USA entziehen Tausenden Ausländern Visa
Die US-Regierung plant, Tausenden Ausländern die Visa zu entziehen, die diese für touristische oder geschäftliche Einreisen in die USA genutzt haben. Dies wurde am Dienstag vom Außenministerium in Washington bekannt gegeben.
Betroffen sind vor allem Personen, die mit einem B1- oder B2-Visum eingereist sind und anschließend in den USA Asyl beantragt haben. Medienberichten zufolge könnte es sich um bis zu 200.000 Fälle handeln. Offizielle Zahlen wurden jedoch nicht veröffentlicht.
Tommy Pigott, Sprecher des US-Außenministers Marco Rubio, erklärte, dass das Visum für Personen bestimmt sei, die beabsichtigen, in ihre Heimat zurückzukehren. Ein Antrag auf Asyl nach der Einreise stelle einen Betrug dar und sei ein Grund für den Entzug des Visums. Die genaue Anzahl der Betroffenen werde sich kontinuierlich ändern.
Österreichische Staatsbürger benötigen für Aufenthalte von bis zu 90 Tagen kein Visum, sondern können eine elektronische Einreisegenehmigung (ESTA) beantragen. Für Aufenthalte, die länger als 90 Tage dauern, ist ein B1-Visum für Geschäftsreisen oder ein B2-Visum für touristische Zwecke erforderlich.
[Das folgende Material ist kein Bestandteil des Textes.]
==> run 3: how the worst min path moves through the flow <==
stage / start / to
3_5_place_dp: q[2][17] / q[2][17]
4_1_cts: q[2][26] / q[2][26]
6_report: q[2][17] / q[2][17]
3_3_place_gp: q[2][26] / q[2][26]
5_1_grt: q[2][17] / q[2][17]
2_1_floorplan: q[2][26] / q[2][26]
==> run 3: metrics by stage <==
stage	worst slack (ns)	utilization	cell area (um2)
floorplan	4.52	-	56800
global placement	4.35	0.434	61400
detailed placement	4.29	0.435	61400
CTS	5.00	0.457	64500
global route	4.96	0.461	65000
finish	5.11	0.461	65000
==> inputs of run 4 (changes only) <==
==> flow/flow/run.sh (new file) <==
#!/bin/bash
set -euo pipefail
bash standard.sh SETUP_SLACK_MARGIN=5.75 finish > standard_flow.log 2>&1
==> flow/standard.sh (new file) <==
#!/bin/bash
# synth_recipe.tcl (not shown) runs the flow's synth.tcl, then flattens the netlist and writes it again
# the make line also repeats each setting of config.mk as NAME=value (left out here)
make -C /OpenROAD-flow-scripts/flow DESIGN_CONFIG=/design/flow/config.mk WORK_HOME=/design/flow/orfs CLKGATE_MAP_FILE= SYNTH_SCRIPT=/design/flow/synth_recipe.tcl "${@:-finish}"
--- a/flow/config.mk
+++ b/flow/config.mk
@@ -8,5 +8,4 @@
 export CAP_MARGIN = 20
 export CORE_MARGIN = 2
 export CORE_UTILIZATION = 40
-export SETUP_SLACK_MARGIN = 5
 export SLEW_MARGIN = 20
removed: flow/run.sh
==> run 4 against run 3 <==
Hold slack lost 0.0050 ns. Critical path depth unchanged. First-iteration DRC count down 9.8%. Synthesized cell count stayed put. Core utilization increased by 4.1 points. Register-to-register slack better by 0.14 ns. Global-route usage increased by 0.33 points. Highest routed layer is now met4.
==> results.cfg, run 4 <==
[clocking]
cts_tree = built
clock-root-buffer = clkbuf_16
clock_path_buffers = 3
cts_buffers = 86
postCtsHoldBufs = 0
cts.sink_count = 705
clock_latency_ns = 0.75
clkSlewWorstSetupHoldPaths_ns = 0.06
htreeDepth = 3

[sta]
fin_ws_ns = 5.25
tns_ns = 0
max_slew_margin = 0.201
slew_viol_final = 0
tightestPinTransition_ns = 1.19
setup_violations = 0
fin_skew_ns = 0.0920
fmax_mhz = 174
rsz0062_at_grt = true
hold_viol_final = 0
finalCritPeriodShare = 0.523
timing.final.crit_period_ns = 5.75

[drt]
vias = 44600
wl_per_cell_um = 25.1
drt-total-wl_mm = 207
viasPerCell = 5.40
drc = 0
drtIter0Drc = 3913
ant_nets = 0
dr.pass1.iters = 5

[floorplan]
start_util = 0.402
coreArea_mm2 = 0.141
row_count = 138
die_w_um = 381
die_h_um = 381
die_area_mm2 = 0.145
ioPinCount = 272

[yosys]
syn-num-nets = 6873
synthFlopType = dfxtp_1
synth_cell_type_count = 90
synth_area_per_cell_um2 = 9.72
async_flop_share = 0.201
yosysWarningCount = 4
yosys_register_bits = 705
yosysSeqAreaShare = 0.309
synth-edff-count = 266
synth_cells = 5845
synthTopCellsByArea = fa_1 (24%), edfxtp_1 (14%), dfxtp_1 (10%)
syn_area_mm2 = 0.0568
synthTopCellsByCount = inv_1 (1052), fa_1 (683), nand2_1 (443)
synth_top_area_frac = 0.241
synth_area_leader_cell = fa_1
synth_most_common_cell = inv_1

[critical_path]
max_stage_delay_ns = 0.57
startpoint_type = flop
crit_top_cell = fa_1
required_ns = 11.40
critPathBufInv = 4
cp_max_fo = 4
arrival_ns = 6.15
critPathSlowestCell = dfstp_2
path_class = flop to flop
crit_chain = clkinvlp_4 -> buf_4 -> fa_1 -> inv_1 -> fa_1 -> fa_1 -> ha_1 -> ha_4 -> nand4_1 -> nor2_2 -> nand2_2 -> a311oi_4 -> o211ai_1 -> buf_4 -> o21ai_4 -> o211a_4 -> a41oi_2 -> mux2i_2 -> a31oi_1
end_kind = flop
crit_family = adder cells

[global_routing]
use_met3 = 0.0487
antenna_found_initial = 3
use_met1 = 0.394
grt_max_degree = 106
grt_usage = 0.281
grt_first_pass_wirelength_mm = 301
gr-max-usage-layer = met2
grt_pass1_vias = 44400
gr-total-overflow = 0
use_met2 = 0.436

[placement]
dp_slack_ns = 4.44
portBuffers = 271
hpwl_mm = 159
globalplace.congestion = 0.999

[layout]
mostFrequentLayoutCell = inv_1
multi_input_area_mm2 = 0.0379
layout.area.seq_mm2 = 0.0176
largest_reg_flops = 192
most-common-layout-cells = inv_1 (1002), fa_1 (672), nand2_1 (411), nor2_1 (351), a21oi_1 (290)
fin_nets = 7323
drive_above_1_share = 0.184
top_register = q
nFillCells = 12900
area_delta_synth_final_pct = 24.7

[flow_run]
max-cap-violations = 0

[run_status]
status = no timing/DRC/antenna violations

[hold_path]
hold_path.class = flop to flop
What follows belongs to an exercise in optimizing a design on an open flow for small area; a production flow would make more cautious choices.
Only simulation tests tie the RTL to the original design; equivalence was not proved.
Power figures rest on the tool's default switching activity, not on a simulated workload.

## branch_predictor
module branch_predictor (
  input  logic        clk,
  input  logic        reset,
  input  logic [31:0] pc,
  output logic        pred_taken,
  output logic [31:0] pred_pc,
  input  logic        upd_en,
  input  logic [31:0] upd_pc,
  input  logic        upd_taken,
  input  logic [31:0] upd_target,
  input  logic        upd_mispredict,
  output logic [31:0] hit_cnt,
  output logic [31:0] mispred_cnt
);
clock: 7.0 ns
lec_check: 0
cap_margin: 20
core_margin: 2
core_utilization: 40
setup_slack_margin: 0.2
slew_margin: 20
synth_hierarchical: 1
standard.sh (not shown) runs the stock make flow with config.mk's settings and CLKGATE_MAP_FILE= SYNTH_SCRIPT=/design/flow/synth_recipe.tcl, a recipe that flattens the netlist after the stock synthesis.
==> flow/flow/run.sh <==
#!/bin/bash
set -euo pipefail
cd "$(dirname "$0")/.."
export BUFFER_PORTS_ARGS="-buffer_cell sky130_fd_sc_hd__buf_1"
export CTS_ARGS="-sink_clustering_enable -repair_clock_nets -sink_clustering_size 28 -sink_clustering_max_diameter 100 -dont_use_dummy_load"
bash standard.sh > standard_flow.log 2>&1
Edit:
--- a/flow/flow/run.sh
+++ b/flow/flow/run.sh
@@ -3,0 +4 @@
+bash standard.sh synth > standard_synth.log 2>&1
@@ -5,0 +7 @@
+export DONT_USE_CELLS="sky130_fd_sc_hd__buf_4 sky130_fd_sc_hd__buf_6 sky130_fd_sc_hd__buf_8 sky130_fd_sc_hd__buf_12 sky130_fd_sc_hd__buf_16 sky130_fd_sc_hd__clkbuf_4 sky130_fd_sc_hd__clkbuf_8"
- PLACE_DENSITY: default -> 0.75
Result: The new run completed without violations; fmax drops slightly; worst setup slack loses 110 ps; cell area hardly moves; die area stays the same; clock skew climbs by 20 ps; hold slack hardly moves; critical path depth climbs by 1; cell count drops slightly.
From an optimization exercise on the open Yosys and OpenROAD flow, aimed at small area; shortcuts taken in it are not production practice.
Function was checked by simulation only, so behaviour that the tests miss may differ from the original.
Power and IR drop assume default switching activity.

==> inputs of run X <==
==> flow/design.v <==
package prog_data_mem_pkg;
  typedef enum logic [1:0] {CLEAR, LOAD, RUN} state_t;
  localparam int ADDR_W_DEF = 8;
  localparam int DATA_W_DEF = 8;
  localparam int INS_BYTES_DEF = 2;
  localparam int PROT_LIMIT_DEF = 64;
endpackage
module mem_init_fsm #(
  parameter int ADDR_W = prog_data_mem_pkg::ADDR_W_DEF
) (
  input  logic                       clk,
  input  logic                       rst_n,
  input  logic                       ld_done,
  output prog_data_mem_pkg::state_t  state,
  output logic                       clr,
  output logic                       load,
  output logic                       run
);
  logic [ADDR_W-1:0] ptr;
  prog_data_mem_pkg::state_t nxt;
  always_ff @(posedge clk) begin
    state <= !rst_n ? prog_data_mem_pkg::CLEAR : nxt;
    ptr   <= !rst_n ? '0 : (state == prog_data_mem_pkg::CLEAR ? ptr + 1'b1 : ptr);
  end
  always_comb begin
    nxt  = (state == prog_data_mem_pkg::CLEAR && &ptr) ? prog_data_mem_pkg::LOAD :
           (state == prog_data_mem_pkg::LOAD && ld_done) ? prog_data_mem_pkg::RUN : state;
    clr  = state == prog_data_mem_pkg::CLEAR;
    load = state == prog_data_mem_pkg::LOAD;
    run  = state == prog_data_mem_pkg::RUN;
  end
endmodule
module rd_mux4 (
  input  logic [3:0] d,
  input  logic [1:0] s,
  output logic       y
);
  assign y = d[s];
endmodule
module rd_mux128 (
  input  logic [1023:0] d,
  input  logic [6:0]    a,
  output logic [7:0]    q
);
  for (genvar b = 0; b < 8; b++) begin : g_bit
    logic [31:0] l1;
    logic [7:0]  l2;
    logic [1:0]  l3;
    for (genvar i = 0; i < 32; i++) begin : g_l1
      rd_mux4 u_m (.d({d[(4*i+3)*8+b], d[(4*i+2)*8+b], d[(4*i+1)*8+b], d[(4*i)*8+b]}),
                   .s(a[1:0]), .y(l1[i]));
    end
    for (genvar i = 0; i < 8; i++) begin : g_l2
      rd_mux4 u_m (.d(l1[4*i +: 4]), .s(a[3:2]), .y(l2[i]));
    end
    for (genvar i = 0; i < 2; i++) begin : g_l3
      rd_mux4 u_m (.d(l2[4*i +: 4]), .s(a[5:4]), .y(l3[i]));
    end
    assign q[b] = a[6] ? l3[1] : l3[0];
  end
endmodule
module wr_en (
  input  logic a_n, b_n,
  output logic en
);
  assign en = ~(a_n | b_n);
endmodule
module prog_data_mem (
  input  logic        clk,
  input  logic        rst_n,
  input  logic        ld_we,
  input  logic [7:0]  ld_addr,
  input  logic [7:0]  ld_data,
  input  logic        ld_done,
  output logic        ready,
  input  logic        f_req,
  input  logic [7:0]  f_addr,
  output logic [15:0] f_ins,
  output logic        f_valid,
  input  logic        d_re,
  input  logic        d_we,
  input  logic [7:0]  d_addr,
  input  logic [7:0]  d_wdata,
  output logic [7:0]  d_rdata,
  output logic        d_rvalid,
  output logic        d_err
);
  prog_data_mem_pkg::state_t state;
  logic clr, load, run;
  mem_init_fsm u_fsm (
    .clk(clk), .rst_n(rst_n), .ld_done(ld_done),
    .state(state), .clr(clr), .load(load), .run(run)
  );
  assign ready = run;
  logic [7:0] mem [256];
  logic        prot, wen;
  logic [7:0]  waddr, wdata;
  logic [15:0] plo, phi;
  always_comb begin
    prot  = d_addr[7:6] == 2'b00;
    wen   = rst_n && ((load && ld_we) || (run && d_we && !prot));
    waddr = load ? ld_addr : d_addr;
    wdata = clr ? 8'h00 : load ? ld_data : d_wdata;
    for (int i = 0; i < 16; i++) begin
      plo[i] = clr || (wen && waddr[3:0] == 4'(i));
      phi[i] = clr || waddr[7:4] == 4'(i);
    end
  end
  for (genvar i = 0; i < 256; i++) begin : g_word
    logic en;
    wr_en u_en (.a_n(!plo[i%16]), .b_n(!phi[i/16]), .en(en));
    always_ff @(posedge clk)
      if (en) mem[i] <= wdata;
  end
  logic [6:0]    fk, fke;
  logic [1023:0] bank_e, bank_o;
  logic [7:0]    rd_e, rd_o, rd_de, rd_do, rd_d;
  always_comb begin
    fk  = f_addr[7:1];
    fke = fk + 7'(f_addr[0]);
    for (int i = 0; i < 128; i++) begin
      bank_e[i*8 +: 8] = mem[2*i];
      bank_o[i*8 +: 8] = mem[2*i+1];
    end
    rd_d = d_addr[0] ? rd_do : rd_de;
  end
  rd_mux128 u_rd_e  (.d(bank_e), .a(fke),         .q(rd_e));
  rd_mux128 u_rd_o  (.d(bank_o), .a(fk),          .q(rd_o));
  rd_mux128 u_rd_de (.d(bank_e), .a(d_addr[7:1]), .q(rd_de));
  rd_mux128 u_rd_do (.d(bank_o), .a(d_addr[7:1]), .q(rd_do));
  always_ff @(posedge clk) begin
    if (!rst_n) begin
      f_valid  <= 1'b0;
      d_rvalid <= 1'b0;
      d_err    <= 1'b0;
      f_ins    <= '0;
      d_rdata  <= '0;
    end else begin
      f_valid  <= run && f_req;
      d_rvalid <= run && d_re && !d_we;
      d_err    <= d_we && (load || (run && prot));
      if (run && f_req) f_ins <= f_addr[0] ? {rd_e, rd_o} : {rd_o, rd_e};
      if (run && d_re && !d_we) d_rdata <= rd_d;
    end
  end
endmodule
==> flow/run.sh <==
#!/bin/bash
# synth_recipe.tcl (not shown) runs the flow's synth.tcl, then flattens the netlist and writes it again
# the make line also repeats each setting of config.mk as NAME=value (left out here)
make -C /OpenROAD-flow-scripts/flow DESIGN_CONFIG=/design/flow/config.mk WORK_HOME=/design/flow/orfs CLKGATE_MAP_FILE= SYNTH_SCRIPT=/design/flow/synth_recipe.tcl finish
==> flow/config.mk <==
export PLATFORM = sky130hd
export DESIGN_NAME = prog_data_mem
export DESIGN_NICKNAME = prog_data_mem
export VERILOG_FILES = /design/flow/design.v
export SDC_FILE = /design/flow/constraint.sdc
export NUM_CORES = 4
export LEC_CHECK = 0
export CAP_MARGIN = 20
export CORE_MARGIN = 2
export CORE_UTILIZATION = 45
export CTS_CLUSTER_DIAMETER = 100
export CTS_CLUSTER_SIZE = 30
export SLEW_MARGIN = 20
export SYNTH_HIERARCHICAL = 1
==> flow/constraint.sdc <==
create_clock -name core_clock -period 8.0 [get_ports {clk}]
set_input_delay 1.6000 -clock core_clock [delete_from_list [all_inputs] [get_ports {clk}]]
set_output_delay 1.6000 -clock core_clock [all_outputs]
set_load 0.01 [all_outputs]
==> run H: changes against run X <==
--- a/flow/design.v
+++ b/flow/design.v
@@ -60,9 +60,16 @@
   end
 endmodule
-module wr_en (
-  input  logic a_n, b_n,
-  output logic en
+module wr_sel (
+  input  logic a, b, a_n, b_n,
+  output logic en, en_n
 );
-  assign en = ~(a_n | b_n);
+  assign en_n = ~(a & b);
+  assign en   = ~(a_n | b_n);
+endmodule
+module wr_hold (
+  input  logic wd, q, en, en_n,
+  output logic d
+);
+  assign d = (wd & en) | (q & en_n);
 endmodule
 module prog_data_mem (
@@ -108,8 +115,12 @@
   end
   for (genvar i = 0; i < 256; i++) begin : g_word
-    logic en;
-    wr_en u_en (.a_n(!plo[i%16]), .b_n(!phi[i/16]), .en(en));
-    always_ff @(posedge clk)
-      if (en) mem[i] <= wdata;
+    logic       en, en_n;
+    logic [7:0] nxt;
+    wr_sel u_sel (.a(plo[i%16]), .b(phi[i/16]), .a_n(!plo[i%16]), .b_n(!phi[i/16]),
+                  .en(en), .en_n(en_n));
+    for (genvar b = 0; b < 8; b++) begin : g_bit
+      wr_hold u_hold (.wd(wdata[b]), .q(mem[i][b]), .en(en), .en_n(en_n), .d(nxt[b]));
+    end
+    always_ff @(posedge clk) mem[i] <= nxt;
   end
   logic [6:0]    fk, fke;
CORE_UTILIZATION = 50   (was 45)
==> run B: changes against run X <==
--- a/flow/design.v
+++ b/flow/design.v
@@ -60,9 +60,16 @@
   end
 endmodule
-module wr_en (
-  input  logic a_n, b_n,
-  output logic en
+module wr_sel (
+  input  logic a, b, a_n, b_n,
+  output logic en, en_n
 );
-  assign en = ~(a_n | b_n);
+  assign en_n = ~(a & b);
+  assign en   = ~(a_n | b_n);
+endmodule
+module wr_hold (
+  input  logic wd, q, en, en_n,
+  output logic d
+);
+  assign d = (wd & en) | (q & en_n);
 endmodule
 module prog_data_mem (
@@ -108,8 +115,12 @@
   end
   for (genvar i = 0; i < 256; i++) begin : g_word
-    logic en;
-    wr_en u_en (.a_n(!plo[i%16]), .b_n(!phi[i/16]), .en(en));
-    always_ff @(posedge clk)
-      if (en) mem[i] <= wdata;
+    logic       en, en_n;
+    logic [7:0] nxt;
+    wr_sel u_sel (.a(plo[i%16]), .b(phi[i/16]), .a_n(!plo[i%16]), .b_n(!phi[i/16]),
+                  .en(en), .en_n(en_n));
+    for (genvar b = 0; b < 8; b++) begin : g_bit
+      wr_hold u_hold (.wd(wdata[b]), .q(mem[i][b]), .en(en), .en_n(en_n), .d(nxt[b]));
+    end
+    always_ff @(posedge clk) mem[i] <= nxt;
   end
   logic [6:0]    fk, fke;
CORE_UTILIZATION = 40   (was 45)
==> summary.txt <==
- Of run B and run X, run B has the higher synthesized cell count (gap about 60%, measured against run X).
- Utilization: run H is higher than run B (11 points).
- Between run H and run B, the lower clock skew is in run H (gap 0.026 ns).
- Via count: run B > run H > run X.
- The lowest register-to-register slack belongs to run B, the highest to run X.
- The highest combinational power belongs to run X, the lowest to run H.
- Setup slack: run B > run X > run H.
- Sequential power is about the same in run B and run H.
- Clock-buffer cell count, highest first: run X, run B, run H.

afterwards: timing with drivers on the ports:
How much do the figures lean on ideal ports? The routed layouts below were timed once more, with nothing changed but the port constraints.
Step 1 assumes that a clkbuf_16 drives the clock port and a buf_2 every other input.
Step 2 adds t to the input delays and takes it off the output delays; t is the mean of the earliest and latest rising clock arrival at the registers after step 1. Input paths then give back, and output paths get back, about the clock's delay inside the block.
Three values: no drivers, after step 1, after step 2; two values: the first two.
| run | shift t [ns] | slack for setup (ns) | worst setup path at the end | latest minus earliest clock arrival (ns) |
|---|---|---|---|---|
| run X | 0.849 | 2.563 / 2.619 / 1.771 | input to register | 0.049 / 0.049 |
| run H | 0.855 | 2.505 / 2.573 / 1.718 | input to register | 0.046 / 0.046 |
| run B | 0.853 | 2.709 / 2.770 / 1.917 | input to register | 0.072 / 0.073 |
After both steps setup and hold are still met in every run listed.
Seit der Wiederwahl von Donald Trump im Januar 2025 hat die US-Regierung die Maßnahmen gegen Zuwanderer stark verschärft. Dies betrifft sowohl illegale als auch legale Migranten in den Vereinigten Staaten.
Einordnung
Die Maßnahme zur Visaentziehung könnte viele Migranten in eine unsichere Lage bringen und spiegelt die strengen Einwanderungspolitiken der Trump-Administration wider. Dies könnte zudem zu einem Anstieg illegaler Aufenthalte führen, da Betroffene versuchen könnten, vor dem Entzug ihrer Visa zu fliehen.